◆ **EXTRACTED DATA**:
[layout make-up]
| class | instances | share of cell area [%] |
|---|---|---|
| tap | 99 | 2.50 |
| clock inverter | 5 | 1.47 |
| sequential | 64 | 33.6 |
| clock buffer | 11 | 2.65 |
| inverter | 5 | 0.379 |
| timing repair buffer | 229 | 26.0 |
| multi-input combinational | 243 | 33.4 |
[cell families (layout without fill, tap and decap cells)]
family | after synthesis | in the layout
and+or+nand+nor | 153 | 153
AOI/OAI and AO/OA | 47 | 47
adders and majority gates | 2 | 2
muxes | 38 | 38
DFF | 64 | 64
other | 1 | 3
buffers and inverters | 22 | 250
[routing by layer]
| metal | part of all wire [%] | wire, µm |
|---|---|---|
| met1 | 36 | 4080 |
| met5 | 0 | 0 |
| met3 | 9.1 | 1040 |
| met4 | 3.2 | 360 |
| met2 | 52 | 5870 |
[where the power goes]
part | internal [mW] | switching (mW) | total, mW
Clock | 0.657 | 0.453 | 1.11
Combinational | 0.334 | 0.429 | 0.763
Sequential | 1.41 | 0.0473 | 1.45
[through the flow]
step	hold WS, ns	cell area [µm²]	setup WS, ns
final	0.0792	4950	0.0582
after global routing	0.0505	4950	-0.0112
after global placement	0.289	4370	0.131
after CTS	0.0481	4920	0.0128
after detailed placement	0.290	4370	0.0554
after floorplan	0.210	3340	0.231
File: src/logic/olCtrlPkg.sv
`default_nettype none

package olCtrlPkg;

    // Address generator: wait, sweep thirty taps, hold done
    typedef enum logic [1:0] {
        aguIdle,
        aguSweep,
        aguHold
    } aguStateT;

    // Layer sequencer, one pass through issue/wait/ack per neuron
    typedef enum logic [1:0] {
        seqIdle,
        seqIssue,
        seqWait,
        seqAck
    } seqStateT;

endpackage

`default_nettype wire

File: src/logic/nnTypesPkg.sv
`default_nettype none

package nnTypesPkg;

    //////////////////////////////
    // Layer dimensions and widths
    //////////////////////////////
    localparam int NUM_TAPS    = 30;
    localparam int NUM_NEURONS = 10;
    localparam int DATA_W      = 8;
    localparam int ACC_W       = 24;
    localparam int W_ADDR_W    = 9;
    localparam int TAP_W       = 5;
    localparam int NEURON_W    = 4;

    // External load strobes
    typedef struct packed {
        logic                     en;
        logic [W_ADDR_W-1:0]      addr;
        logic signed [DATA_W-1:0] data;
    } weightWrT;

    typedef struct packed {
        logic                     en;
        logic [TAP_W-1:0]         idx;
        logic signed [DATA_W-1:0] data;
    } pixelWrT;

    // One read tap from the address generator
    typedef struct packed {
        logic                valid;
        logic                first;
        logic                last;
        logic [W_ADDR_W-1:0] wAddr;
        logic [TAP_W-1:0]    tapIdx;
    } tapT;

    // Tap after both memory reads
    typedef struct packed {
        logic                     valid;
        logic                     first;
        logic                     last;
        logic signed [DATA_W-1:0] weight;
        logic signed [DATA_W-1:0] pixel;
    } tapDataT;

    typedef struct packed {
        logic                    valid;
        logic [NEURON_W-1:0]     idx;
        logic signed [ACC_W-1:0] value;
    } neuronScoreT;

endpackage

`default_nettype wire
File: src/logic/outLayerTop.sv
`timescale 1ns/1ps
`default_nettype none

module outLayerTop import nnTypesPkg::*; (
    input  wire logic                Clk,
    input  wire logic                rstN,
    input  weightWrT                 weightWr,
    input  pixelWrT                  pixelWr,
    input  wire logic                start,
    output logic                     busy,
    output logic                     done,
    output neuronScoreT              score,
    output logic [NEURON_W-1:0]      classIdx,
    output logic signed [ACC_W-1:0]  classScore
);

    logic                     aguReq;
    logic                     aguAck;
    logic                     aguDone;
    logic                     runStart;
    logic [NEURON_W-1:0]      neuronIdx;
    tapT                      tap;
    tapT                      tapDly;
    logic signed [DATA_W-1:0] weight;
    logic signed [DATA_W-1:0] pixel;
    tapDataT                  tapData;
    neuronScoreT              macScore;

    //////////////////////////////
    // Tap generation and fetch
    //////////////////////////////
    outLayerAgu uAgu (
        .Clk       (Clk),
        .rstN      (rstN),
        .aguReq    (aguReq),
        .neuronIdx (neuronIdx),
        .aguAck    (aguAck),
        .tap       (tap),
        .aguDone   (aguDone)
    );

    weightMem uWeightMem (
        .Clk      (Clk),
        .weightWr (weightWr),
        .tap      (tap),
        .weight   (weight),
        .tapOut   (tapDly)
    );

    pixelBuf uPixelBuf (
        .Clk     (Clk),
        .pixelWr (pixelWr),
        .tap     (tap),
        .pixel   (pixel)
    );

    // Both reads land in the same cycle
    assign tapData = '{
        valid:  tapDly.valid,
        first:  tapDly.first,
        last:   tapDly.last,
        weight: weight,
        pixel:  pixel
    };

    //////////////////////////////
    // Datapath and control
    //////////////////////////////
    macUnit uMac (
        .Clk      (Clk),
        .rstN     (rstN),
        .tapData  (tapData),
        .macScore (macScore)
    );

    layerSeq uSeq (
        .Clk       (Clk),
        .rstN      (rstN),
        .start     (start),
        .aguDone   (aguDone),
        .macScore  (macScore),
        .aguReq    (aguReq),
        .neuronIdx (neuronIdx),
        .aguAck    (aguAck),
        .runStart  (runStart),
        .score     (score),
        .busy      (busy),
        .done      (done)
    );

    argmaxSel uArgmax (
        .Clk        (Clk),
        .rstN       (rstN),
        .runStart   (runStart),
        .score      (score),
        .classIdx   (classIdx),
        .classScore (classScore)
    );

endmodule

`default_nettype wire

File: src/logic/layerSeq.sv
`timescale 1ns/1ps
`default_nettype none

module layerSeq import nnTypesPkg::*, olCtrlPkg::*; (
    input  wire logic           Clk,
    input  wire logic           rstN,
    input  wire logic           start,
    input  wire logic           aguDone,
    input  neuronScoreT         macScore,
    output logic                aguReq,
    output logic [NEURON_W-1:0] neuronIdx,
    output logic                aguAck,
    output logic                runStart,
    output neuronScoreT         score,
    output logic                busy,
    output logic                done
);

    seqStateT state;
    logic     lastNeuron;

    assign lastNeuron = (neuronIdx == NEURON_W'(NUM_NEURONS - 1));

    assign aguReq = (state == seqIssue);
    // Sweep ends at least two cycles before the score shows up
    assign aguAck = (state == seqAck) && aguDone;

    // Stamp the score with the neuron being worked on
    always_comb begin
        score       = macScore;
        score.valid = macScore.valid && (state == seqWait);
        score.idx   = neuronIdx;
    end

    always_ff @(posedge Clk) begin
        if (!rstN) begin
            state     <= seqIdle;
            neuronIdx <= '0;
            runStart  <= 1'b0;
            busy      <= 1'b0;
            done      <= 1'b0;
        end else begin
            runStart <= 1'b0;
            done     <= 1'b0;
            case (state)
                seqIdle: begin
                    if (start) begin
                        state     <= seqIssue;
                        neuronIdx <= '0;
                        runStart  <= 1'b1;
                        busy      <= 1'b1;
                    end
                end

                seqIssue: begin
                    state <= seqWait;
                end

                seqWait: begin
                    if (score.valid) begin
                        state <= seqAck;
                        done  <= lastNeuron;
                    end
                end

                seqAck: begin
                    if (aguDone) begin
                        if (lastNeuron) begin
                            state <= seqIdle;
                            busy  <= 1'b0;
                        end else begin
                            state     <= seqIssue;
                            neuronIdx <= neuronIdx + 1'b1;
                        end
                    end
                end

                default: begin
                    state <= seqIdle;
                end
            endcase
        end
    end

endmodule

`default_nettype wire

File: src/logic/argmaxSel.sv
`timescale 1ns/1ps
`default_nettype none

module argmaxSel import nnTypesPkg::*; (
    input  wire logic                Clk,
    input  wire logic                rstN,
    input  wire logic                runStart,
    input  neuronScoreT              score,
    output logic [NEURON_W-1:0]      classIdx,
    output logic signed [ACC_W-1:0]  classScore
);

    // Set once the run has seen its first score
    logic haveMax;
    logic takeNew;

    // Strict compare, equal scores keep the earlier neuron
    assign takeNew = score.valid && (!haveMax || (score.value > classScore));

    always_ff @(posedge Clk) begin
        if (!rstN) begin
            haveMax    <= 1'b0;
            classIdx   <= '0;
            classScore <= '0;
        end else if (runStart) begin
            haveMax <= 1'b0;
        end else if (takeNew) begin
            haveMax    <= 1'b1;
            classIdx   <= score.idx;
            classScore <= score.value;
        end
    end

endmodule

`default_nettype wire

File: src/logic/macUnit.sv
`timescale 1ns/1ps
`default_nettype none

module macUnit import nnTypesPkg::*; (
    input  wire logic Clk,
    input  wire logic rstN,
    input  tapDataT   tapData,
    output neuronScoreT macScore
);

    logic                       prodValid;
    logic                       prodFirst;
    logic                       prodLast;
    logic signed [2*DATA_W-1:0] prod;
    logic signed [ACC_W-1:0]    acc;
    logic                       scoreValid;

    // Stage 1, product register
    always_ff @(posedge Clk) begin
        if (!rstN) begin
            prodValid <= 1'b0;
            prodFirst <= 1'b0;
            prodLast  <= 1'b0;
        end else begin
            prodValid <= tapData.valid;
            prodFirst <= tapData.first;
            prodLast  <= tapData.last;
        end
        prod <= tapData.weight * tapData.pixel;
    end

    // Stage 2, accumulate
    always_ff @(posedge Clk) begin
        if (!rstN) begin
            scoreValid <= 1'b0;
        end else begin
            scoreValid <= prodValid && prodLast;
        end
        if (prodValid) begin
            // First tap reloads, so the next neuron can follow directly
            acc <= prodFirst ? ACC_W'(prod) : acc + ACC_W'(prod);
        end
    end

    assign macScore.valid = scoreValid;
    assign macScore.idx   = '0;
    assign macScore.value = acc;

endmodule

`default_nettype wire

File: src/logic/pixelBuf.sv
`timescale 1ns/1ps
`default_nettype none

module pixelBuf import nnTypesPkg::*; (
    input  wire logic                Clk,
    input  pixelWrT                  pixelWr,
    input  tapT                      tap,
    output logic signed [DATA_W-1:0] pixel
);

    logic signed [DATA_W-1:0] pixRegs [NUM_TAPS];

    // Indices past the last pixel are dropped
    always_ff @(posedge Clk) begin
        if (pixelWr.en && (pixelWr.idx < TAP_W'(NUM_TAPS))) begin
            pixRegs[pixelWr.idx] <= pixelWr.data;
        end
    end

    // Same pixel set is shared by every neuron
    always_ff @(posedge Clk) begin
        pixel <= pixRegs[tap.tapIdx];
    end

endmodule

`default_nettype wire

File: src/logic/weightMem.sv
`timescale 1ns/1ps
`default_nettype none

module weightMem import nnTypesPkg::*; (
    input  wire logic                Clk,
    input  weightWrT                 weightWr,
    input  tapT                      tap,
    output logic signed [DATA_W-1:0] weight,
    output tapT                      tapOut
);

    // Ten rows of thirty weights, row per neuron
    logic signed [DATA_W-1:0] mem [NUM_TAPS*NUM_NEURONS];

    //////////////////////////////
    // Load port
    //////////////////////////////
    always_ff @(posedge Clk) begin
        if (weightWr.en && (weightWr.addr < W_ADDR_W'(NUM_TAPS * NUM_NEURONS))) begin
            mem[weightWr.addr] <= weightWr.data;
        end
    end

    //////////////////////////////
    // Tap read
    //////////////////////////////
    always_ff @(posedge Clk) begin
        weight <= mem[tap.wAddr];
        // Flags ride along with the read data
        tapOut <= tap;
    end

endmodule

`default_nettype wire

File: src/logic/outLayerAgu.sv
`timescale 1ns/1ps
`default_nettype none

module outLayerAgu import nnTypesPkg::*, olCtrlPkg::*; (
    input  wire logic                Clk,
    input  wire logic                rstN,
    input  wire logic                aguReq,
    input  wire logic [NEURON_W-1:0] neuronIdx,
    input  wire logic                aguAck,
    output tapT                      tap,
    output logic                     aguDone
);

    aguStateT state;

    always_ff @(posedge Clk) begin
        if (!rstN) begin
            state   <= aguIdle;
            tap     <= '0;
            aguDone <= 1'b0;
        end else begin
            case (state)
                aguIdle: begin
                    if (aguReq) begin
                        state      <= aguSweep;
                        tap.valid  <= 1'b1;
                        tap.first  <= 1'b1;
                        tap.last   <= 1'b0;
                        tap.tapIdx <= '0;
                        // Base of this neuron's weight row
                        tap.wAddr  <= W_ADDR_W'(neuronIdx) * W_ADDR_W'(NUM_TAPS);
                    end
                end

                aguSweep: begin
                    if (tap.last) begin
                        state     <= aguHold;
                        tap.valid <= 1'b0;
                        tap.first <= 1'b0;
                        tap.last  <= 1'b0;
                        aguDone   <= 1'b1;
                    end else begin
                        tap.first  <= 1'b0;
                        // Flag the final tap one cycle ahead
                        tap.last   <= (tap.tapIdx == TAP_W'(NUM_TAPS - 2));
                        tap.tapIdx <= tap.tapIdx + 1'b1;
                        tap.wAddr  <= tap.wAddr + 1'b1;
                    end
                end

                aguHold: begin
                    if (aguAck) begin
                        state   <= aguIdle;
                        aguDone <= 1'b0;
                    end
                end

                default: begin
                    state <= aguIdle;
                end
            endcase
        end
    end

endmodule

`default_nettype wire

◆ **ASSIGNMENT**: From the first line of the records through the line with "229 | 26.0 |", retype everything word for word, including both ends.

◆ **ANSWER FOR THIS EXERCISE**:
[layout make-up]
| class | instances | share of cell area [%] |
|---|---|---|
| tap | 99 | 2.50 |
| clock inverter | 5 | 1.47 |
| sequential | 64 | 33.6 |
| clock buffer | 11 | 2.65 |
| inverter | 5 | 0.379 |
| timing repair buffer | 229 | 26.0 |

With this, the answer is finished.